◆ DATA

· · · · ·

<file path="config.mk">
export PLATFORM = sky130hd
export DESIGN_NAME = cam_div
export DESIGN_NICKNAME = d
export VERILOG_FILES = /design/src/hw/rtl/cam_pkg.sv /design/src/hw/rtl/cam_div.sv
export SDC_FILE = /design/constraint.sdc
export NUM_CORES = 1
export LEC_CHECK = 0
export ABC_AREA = 1
export BUFFER_PORTS_ARGS = -buffer_cell sky130_fd_sc_hd__buf_2
export CORE_MARGIN = 1.5
export CORE_UTILIZATION = 35
export DETAILED_ROUTE_END_ITERATION = 10
export HOLD_SLACK_MARGIN = 0.05
export PLACE_DENSITY = 0.51
export SYNTH_ARGS = -nofsm -noshare
export SYNTH_HDL_FRONTEND = slang
export SYNTH_SLANG_ARGS = --single-unit
</file>
<file path="constraint.sdc">
create_clock -name clk -period 7.25 [get_ports clk]
set_clock_uncertainty 0.05 [all_clocks]
set_input_delay 0.3625 -clock clk [delete_from_list [all_inputs] [get_ports clk]]
set_output_delay 0.3625 -clock clk [all_outputs]
set_load 0.1 [all_outputs]
</file>
<file path="src/hw/rtl/cam_pkg.sv">
package cam_pkg;

  // Default sizes of the label tables and of the counters.
  localparam int DEF_MAX_LABELS = 64;
  localparam int DEF_COUNT_BITS = 20;

  // Fraction bits of the fixed-point log2.
  localparam int LOG_FRAC = 24;

  // Result status codes.
  localparam logic [1:0] ST_OK     = 2'd0;
  localparam logic [1:0] ST_LABELS = 2'd1;
  localparam logic [1:0] ST_ZERO   = 2'd2;
  localparam logic [1:0] ST_OVF    = 2'd3;

  // One point: a pair of labels and the end-of-set mark.
  typedef struct packed {
    logic signed [31:0] label_a;
    logic signed [31:0] label_b;
    logic               last_point;
  } in_item_t;

  // One result: both metrics in signed Q2.30 and a status.
  typedef struct packed {
    logic signed [31:0] ari;
    logic signed [31:0] nmi;
    logic [1:0]         status;
  } out_item_t;

endpackage

</file>
<file path="src/hw/rtl/cam_div.sv">
// Restoring divider for a Q2.30 quotient: 32 quotient bits one per cycle,
// then round half away from zero, saturate and apply the sign.
module cam_div import cam_pkg::*; (
  input  logic         clk,
  input  logic         rst_n,
  input  logic         start,
  input  logic [127:0] mag,
  input  logic [127:0] den,
  input  logic         neg,
  output logic         done,
  output logic [31:0]  quo
);

  logic [127:0] rem_r, den_r, r_sh;
  logic [31:0]  q_r, q_nx, u_r, quo_r;
  logic [5:0]   cnt_r;
  logic         run_r, rnd_r, neg_r, done_r, ge;
  logic [32:0]  q_up;

  // One quotient digit: shift the remainder except on the first step.
  assign r_sh = (cnt_r == 6'd0) ? rem_r : {rem_r[126:0], 1'b0};
  assign ge   = r_sh >= den_r;
  assign q_nx = {q_r[30:0], ge};
  assign q_up = ({1'b0, q_nx} + 33'd1) >> 1;

  always_ff @(posedge clk) begin
    if (!rst_n) begin
      run_r  <= 1'b0;
      rnd_r  <= 1'b0;
      done_r <= 1'b0;
    end else begin
      done_r <= 1'b0;
      if (start) begin
        rem_r <= mag;
        den_r <= den;
        neg_r <= neg;
        q_r   <= '0;
        cnt_r <= '0;
        // A quotient of two or more saturates at once.
        if (mag >= {den[126:0], 1'b0}) begin
          u_r   <= 32'h8000_0000;
          rnd_r <= 1'b1;
        end else begin
          run_r <= 1'b1;
        end
      end else if (run_r) begin
        rem_r <= ge ? r_sh - den_r : r_sh;
        q_r   <= q_nx;
        cnt_r <= cnt_r + 6'd1;
        if (cnt_r == 6'd31) begin
          run_r <= 1'b0;
          u_r   <= q_up[31:0];
          rnd_r <= 1'b1;
        end
      end else if (rnd_r) begin
        rnd_r  <= 1'b0;
        done_r <= 1'b1;
        if (!neg_r && u_r[31]) begin
          quo_r <= 32'h7FFF_FFFF;
        end else if (neg_r) begin
          quo_r <= 32'd0 - u_r;
        end else begin
          quo_r <= u_r;
        end
      end
    end
  end

  assign done = done_r;
  assign quo  = quo_r;

endmodule

</file>
-- After elaboration in Yosys (flattened, before gate mapping)
Index checks and enable logic that the tools add are counted.
- $add $sub $neg: 4
- equality and inequality tests: 4
- bitwise gates (word level): 3
- $lt $le $gt $ge: 2
- shift operators: 0
- mux-type cells: 20
- reductions and logical operators: 11
- $mul: 0
- div/mod/pow operators: 0
- operator list (kind ; count):
    128-bit 2-to-1 mux ; 4
    128-bit greater-or-equal comparator ; 2
    32-bit 2-to-1 mux ; 5
    128-bit subtractor ; 1
    32-bit by 1-bit adder with 33-bit output (second input constant) ; 1
    1-bit by 32-bit subtractor with 32-bit output (first input constant) ; 1
    31-bit 2-to-1 mux ; 1
    1-bit 2-to-1 mux ; 9
    4-bit AND reduction ; 2
    6-bit by 1-bit adder with 6-bit output (second input constant) ; 1
    6-bit by 5-bit == test with 1-bit output (second input constant) ; 1
    6-bit logical NOT ; 1
    6-bit 2-to-1 mux ; 1
    2-bit AND reduction ; 3
    2-bit nonzero test ; 2
    3-bit by 2-bit inequality test with 1-bit output (second input constant) ; 1
    1-bit inverter ; 3
    3-bit OR reduction ; 1
    2-bit by 1-bit inequality test with 1-bit output (second input constant) ; 1
    2-bit inequality test (second input constant) ; 1
    1-bit logical AND ; 1
    1-bit logical NOT ; 1
- latch bits: 0
- memories: 0
- memory bits (read-only): 0
- output and inout port bits: 33
- RAM bits: 0
- register bits: 361
- input bits: 260
- word-level logic and storage cells: 54

-- Longest topological paths before layout
- word-level depth: 7
- mapped depth: 39

-- Worst setup path before layout
No wires, ideal clock.
- kind: input-to-reg
- from: input port start
- to: register u_r[0], enable pin
- required time: 6.813 ns
- arrival time: 5.154 ns
- setup slack: 1.659 ns
- stages: 7
- cell sequence: clkbuf_1 > nor2_1 > inv_1 > nand2_1 > inv_1 > nand3_1 > inv_1
- longest elaborated chain between the ends: 2
- elaborated cells between the ends (all ways): 4
- classes of those cells: eq/ne: 1; reduce/logical: 3
- ends and longest elaborated chain (what ; line ; source):
    start, declared ; cam_div.sv:6 ; input logic start,
    2-bit by 1-bit inequality test with 1-bit output (no line) or 2-bit nonzero test (tied branches) ; n/a ;
    4-bit AND reduction (no line) * ; n/a ;
    end signal, assigned ; cam_div.sv:52 ; u_r <= q_up[31:0];
    end, declared ; cam_div.sv:15 ; logic [31:0] q_r, q_nx, u_r, quo_r;
Every way passes the cells marked *; elsewhere a longest branch is shown, timed or not.
A chain may end at the register's enable or synchronous reset.

-- Worst setup path in the final report
- from: register cnt_r[0]
- to: register u_r[29], data pin
- longest elaborated chain between the ends: 7
- ends and longest elaborated chain (what ; line ; source):
    start, declared ; cam_div.sv:16 ; logic [5:0] cnt_r;
    start signal, assigned ; cam_div.sv:49 ; cnt_r <= cnt_r + 6'd1;
    6-bit logical NOT ; cam_div.sv:21 ; assign r_sh = (cnt_r == 6'd0) ? rem_r : {rem_r[126:0], 1'b0};
    128-bit 2-to-1 mux ; cam_div.sv:21 ;
    128-bit greater-or-equal comparator ; cam_div.sv:22 ; assign ge = r_sh >= den_r;
    32-bit by 1-bit adder with 33-bit output ; cam_div.sv:24 ; assign q_up = ({1'b0, q_nx} + 33'd1) >> 1;
    32-bit 2-to-1 mux ; cam_div.sv:50 ; if (cnt_r == 6'd31) begin
    32-bit 2-to-1 mux ; cam_div.sv:46 ; end else if (run_r) begin
    32-bit 2-to-1 mux ; cam_div.sv:33 ; if (start) begin
Every way passes these cells. The select of a mux whose other input is x is not followed.

==> impl_results.md <==
- Clk root buf: clkbuf_16
- Max clock buf depth: 3
- VDD IR max: 0.149 mV
- Layout cells sized above 1: 8.25%
- Switching part of the total: 39.6%
- Post-Syn Nets: 5214
- WL met1: 62200 µm
- Vias: 32504
- P_sw: 3.02 mW
- Post-CTS resize count: 0
- Met3 WL: 7390 µm
- Synthesis-to-layout area growth: 20.0%
- WS Path Type: reg -> reg
- CTS tree: built
- Synthesized area: 31900 µm²
- Worst path max stage delay: 0.75 ns
- Starting DRT DRC Count: 2800
- IO Pins: 293
- Finish-stage setup viols: 0
- Filler cell count: 9571
- Top cells by area, synth: edfxtp_1 34%, nand2_1 15%, ha_1 10%
- CP max FO: 95
- Min-Delay Path Class: in -> reg
- Initial antenna violation count: 3
- Crit share post-route: 88.6%
- DR DRC count: 0
- Mean Syn Cell Area: 6.80 µm²
- Sequential fraction of the synthesis area: 33.8%
- WP data required: 7.56 ns
- Post-DP HPWL: 107000 µm
- Clock Latency Late Sink: 0.62 ns
- Crit path capture type: register
- LEAKAGE: 17.3 nW
- Antenna-violating nets left: 0
- Fmax: 156 MHz
- Clock tree sinks: 361
- Seq pwr share: 33.7%
- Min Tclk post-route: 6.42 ns
- Vias per inst: 5.08
- Startpoint Class: register
- RSZ-0062 raised after global routing: no
- Clock transition at path regs: 0.06 ns
- H-tree level count: 2
- First-pass GRT wire length: 195000 µm
- Ys async rst share: 0%
- Worst rel slew slack: 19.8%
- Remaining global-route overflow: 0
- Post-synth top area share: 33.7%
- Die Ht: 305 µm
- Starting Density: 35.4%
- Total track usage: 27.5%
- Pins over their slew limit: 0
- Routability cong.: 0.987
- Num CTS Buffers: 44
- Most frequent cells in the layout: 1273 x nand2_1, 777 x inv_1, 542 x nor2_1
- Sum Neg Setup Slack: 0 ns
- Worst path top cell family by delay: simple AND/OR/NAND/NOR gates
- Pin count of the biggest net entering global routing: 96
- Cells after synthesis: 4694
- Cell taking the most area after synthesis: edfxtp_1
- Area of the core: 90100 µm²
- WL met2: 57200 µm
- Die Wd: 305 µm
- Yosys warns: 0
- Buf/Inv on CP: 4
- CP max stage cell: buf_4
- Final Hold Vio Count: 0
- Vias in the first global route: 31924
- Die footprint: 93100 µm²
- Port bufs: 292
- Drt pass-1 iters: 6
- Yosys reg bits: 361
- Routed length per instance: 20.2 µm
- Top_reg_cell synth: edfxtp_1
- Status: finished clean
- Crit-path most repeated cell: nand2_1
- EDFF count, synth: 358
- Netlist cell types: 57
- P_int: 4.60 mW
- Uppermost layer routed: met5
- Gate power share: 37.9%
- Most common cell after layout, fill and taps aside: nand2_1
- Worst slew pin tran: 1.19 ns
- CP Data Arrival Time: 6.73 ns
- Drt total wl: 129000 µm
- WHS: 0.0667 ns
- Max_cap viols: 0
- FP Rows: 110
- Clock share of power: 28.3%
- Final #Nets: 5709
- PwrDens: 199 nW/µm²
-- routing by layer --
| layer | vias up | global-route usage [%] |
|---|---|---|
| li1 | 16354 | - |
| met1 | 15086 | 39.6 |
| met2 | 934 | 44.2 |
| met3 | 128 | 3.09 |
| met4 | 2 | 5.37 |
| met5 | - | 0 |
-- registers in the layout (all words and copies together), names as in the netlist --
| register | flops |
|---|---|
| q_r | 31 |
| den_r | 128 |
| cnt_r | 6 |
| done | 1 |
| run_r | 1 |
| rnd_r | 1 |
| neg_r | 1 |
| u_r | 32 |
| quo | 32 |
| rem_r | 128 |
-- worst reg2reg max path, delay by kind of cell (launching register included) --
family | cells | cell delay, ns
buf+inv | 4 | 1.44
fa+ha+maj | 3 | 0.79
compound gates | 3 | 0.51
flops | 1 | 0.39
simple gates | 24 | 3.01
-- power by group through the flow --
stage	logic [mW]	registers (mW)	clock network, mW
detailed placement	2.74	2.61	0
CTS	2.84	2.57	2.21
global placement	2.73	2.61	0
global route	3.18	2.59	2.30
finish	2.89	2.57	2.16
floorplan	1.75	2.62	0
-- timing repair --
item                      in CTS  in global routing
hold buffers                 228                  0
hold endpoints to repair     229                  0
setup buffers                  0                  0
-- metrics by stage --
step	utilization (%)	power [mW]	setup slack, ns	instances	area, µm²
2_1_floorplan	-	4.37	1.66	4694	31900
3_3_place_gp	38.5	5.35	1.09	6091	34700
3_5_place_dp	38.5	5.35	0.925	6091	34700
4_1_cts	42.5	7.63	0.892	6399	38300
5_1_grt	42.5	8.06	0.204	6399	38300
6_report	42.5	7.62	0.829	6400	38300
-- Yosys cell counts (2+ instances only) --
cell,instances
clkbuf_1,62
or2_2,12
nor3_1,55
nor2_1,544
o211ai_1,6
xor2_1,36
nand3_2,2
o21a_1,30
nand3b_1,9
nand4_1,46
o21ai_1,107
nand2_1,1273
a21oi_1,387
buf_2,13
nor4_1,16
inv_2,9
a211oi_1,5
nand3_1,167
nor2_2,13
o21bai_1,32
o31ai_1,4
nand2_2,6
a21boi_0,3
a31oi_1,46
xnor2_1,30
nor3_2,2
edfxtp_1,358
o21ai_0,324
nor2_4,2
inv_1,779
a21o_1,13
buf_4,10
ha_1,259
buf_6,4
buf_1,6
dfxtp_1,3
-- cell type report --
type                    count  area [µm²]  share of cell area [%]
well taps                1176        1470                    3.84
repair buffers            545        3950                    10.3
flip-flops and latches    361       10800                    28.2
multi-input cells        3448       17700                    46.3
clock buffers              58        1150                    3.01
inverters                 789        2970                    7.76
clock inverters            22         209                   0.545
diodes                      1        2.50                 0.00653
-- worst paths after layout --
check	start	slack [ns]	to	depth (start not counted)
max	cnt_r[0]	0.83	u_r[29]	34
min	mag[66]	0.07	rem_r[66]	3
min reg2reg	rnd_r	0.43	rnd_r	2
max reg2reg	cnt_r[0]	0.83	u_r[29]	34
-- kinds of logic (layout without fill, tap and decap cells) --
kind of cell / count (synthesis) / after routing / synth area share [%]
xor+xnor: 66 / 66 / 1.81
buf+inv: 885 / 1414 / 10.7
other cells: 0 / 1 / 0
simple gates: 2155 / 2155 / 27.3
flops: 361 / 361 / 33.8
fa+ha+maj: 260 / 260 / 10.2
mux: 2 / 2 / 0.0666
compound gates: 965 / 965 / 16.1
(Power assumes the default switching activity.)
--- src/rtl/mvbm_pkg.sv ---
// ============================================================================
// mvbm_pkg
// Shared types and constants for the mesh volume / body measure block.
// ============================================================================
package mvbm_pkg;

    localparam int COORD_W = 24;
    localparam int ACC_W   = 62;
    localparam int VOL_W   = 48;
    localparam int MEAS_W  = 40;
    localparam int DENS_W  = 16;

    localparam logic [DENS_W-1:0] DENSITY_RESET = 16'd1026;
    // 256e9 = 5^9 * 2^17
    localparam logic [20:0] FIVE_POW9 = 21'd1953125;
    localparam int          ROOT_SHIFT = 17;

    localparam logic signed [ACC_W-1:0] ACC_MAX = {1'b0, {(ACC_W-1){1'b1}}};
    localparam logic signed [ACC_W-1:0] ACC_MIN = {1'b1, {(ACC_W-1){1'b0}}};
    // 6 * 2^40: magnitudes at or above this clip the volume
    localparam logic [ACC_W-1:0] VOL_LIMIT = 62'd6 << 40;

    typedef struct packed {
        logic                       last;
        logic signed [COORD_W-1:0]  cz;
        logic signed [COORD_W-1:0]  cy;
        logic signed [COORD_W-1:0]  cx;
        logic signed [COORD_W-1:0]  bz;
        logic signed [COORD_W-1:0]  by_coord;
        logic signed [COORD_W-1:0]  bx;
        logic signed [COORD_W-1:0]  az;
        logic signed [COORD_W-1:0]  ay;
        logic signed [COORD_W-1:0]  ax;
    } tri_t;

    typedef struct packed {
        logic              saturated;
        logic [MEAS_W-1:0] body_measure;
        logic [VOL_W-1:0]  volume;
    } res_t;

endpackage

· · · · ·

◆ WORK INSTRUCTIONS
Up to and including the line that holds "localparam logic [1:0] ST_ZERO", reproduce the records above exactly from their first line, and give nothing else.

◆ PROBLEM SOLUTION
<file path="config.mk">
export PLATFORM = sky130hd
export DESIGN_NAME = cam_div
export DESIGN_NICKNAME = d
export VERILOG_FILES = /design/src/hw/rtl/cam_pkg.sv /design/src/hw/rtl/cam_div.sv
export SDC_FILE = /design/constraint.sdc
export NUM_CORES = 1
export LEC_CHECK = 0
export ABC_AREA = 1
export BUFFER_PORTS_ARGS = -buffer_cell sky130_fd_sc_hd__buf_2
export CORE_MARGIN = 1.5
export CORE_UTILIZATION = 35
export DETAILED_ROUTE_END_ITERATION = 10
export HOLD_SLACK_MARGIN = 0.05
export PLACE_DENSITY = 0.51
export SYNTH_ARGS = -nofsm -noshare
export SYNTH_HDL_FRONTEND = slang
export SYNTH_SLANG_ARGS = --single-unit
</file>
<file path="constraint.sdc">
create_clock -name clk -period 7.25 [get_ports clk]
set_clock_uncertainty 0.05 [all_clocks]
set_input_delay 0.3625 -clock clk [delete_from_list [all_inputs] [get_ports clk]]
set_output_delay 0.3625 -clock clk [all_outputs]
set_load 0.1 [all_outputs]
</file>
<file path="src/hw/rtl/cam_pkg.sv">
package cam_pkg;

  // Default sizes of the label tables and of the counters.
  localparam int DEF_MAX_LABELS = 64;
  localparam int DEF_COUNT_BITS = 20;

  // Fraction bits of the fixed-point log2.
  localparam int LOG_FRAC = 24;

  // Result status codes.
  localparam logic [1:0] ST_OK     = 2'd0;
  localparam logic [1:0] ST_LABELS = 2'd1;
  localparam logic [1:0] ST_ZERO   = 2'd2;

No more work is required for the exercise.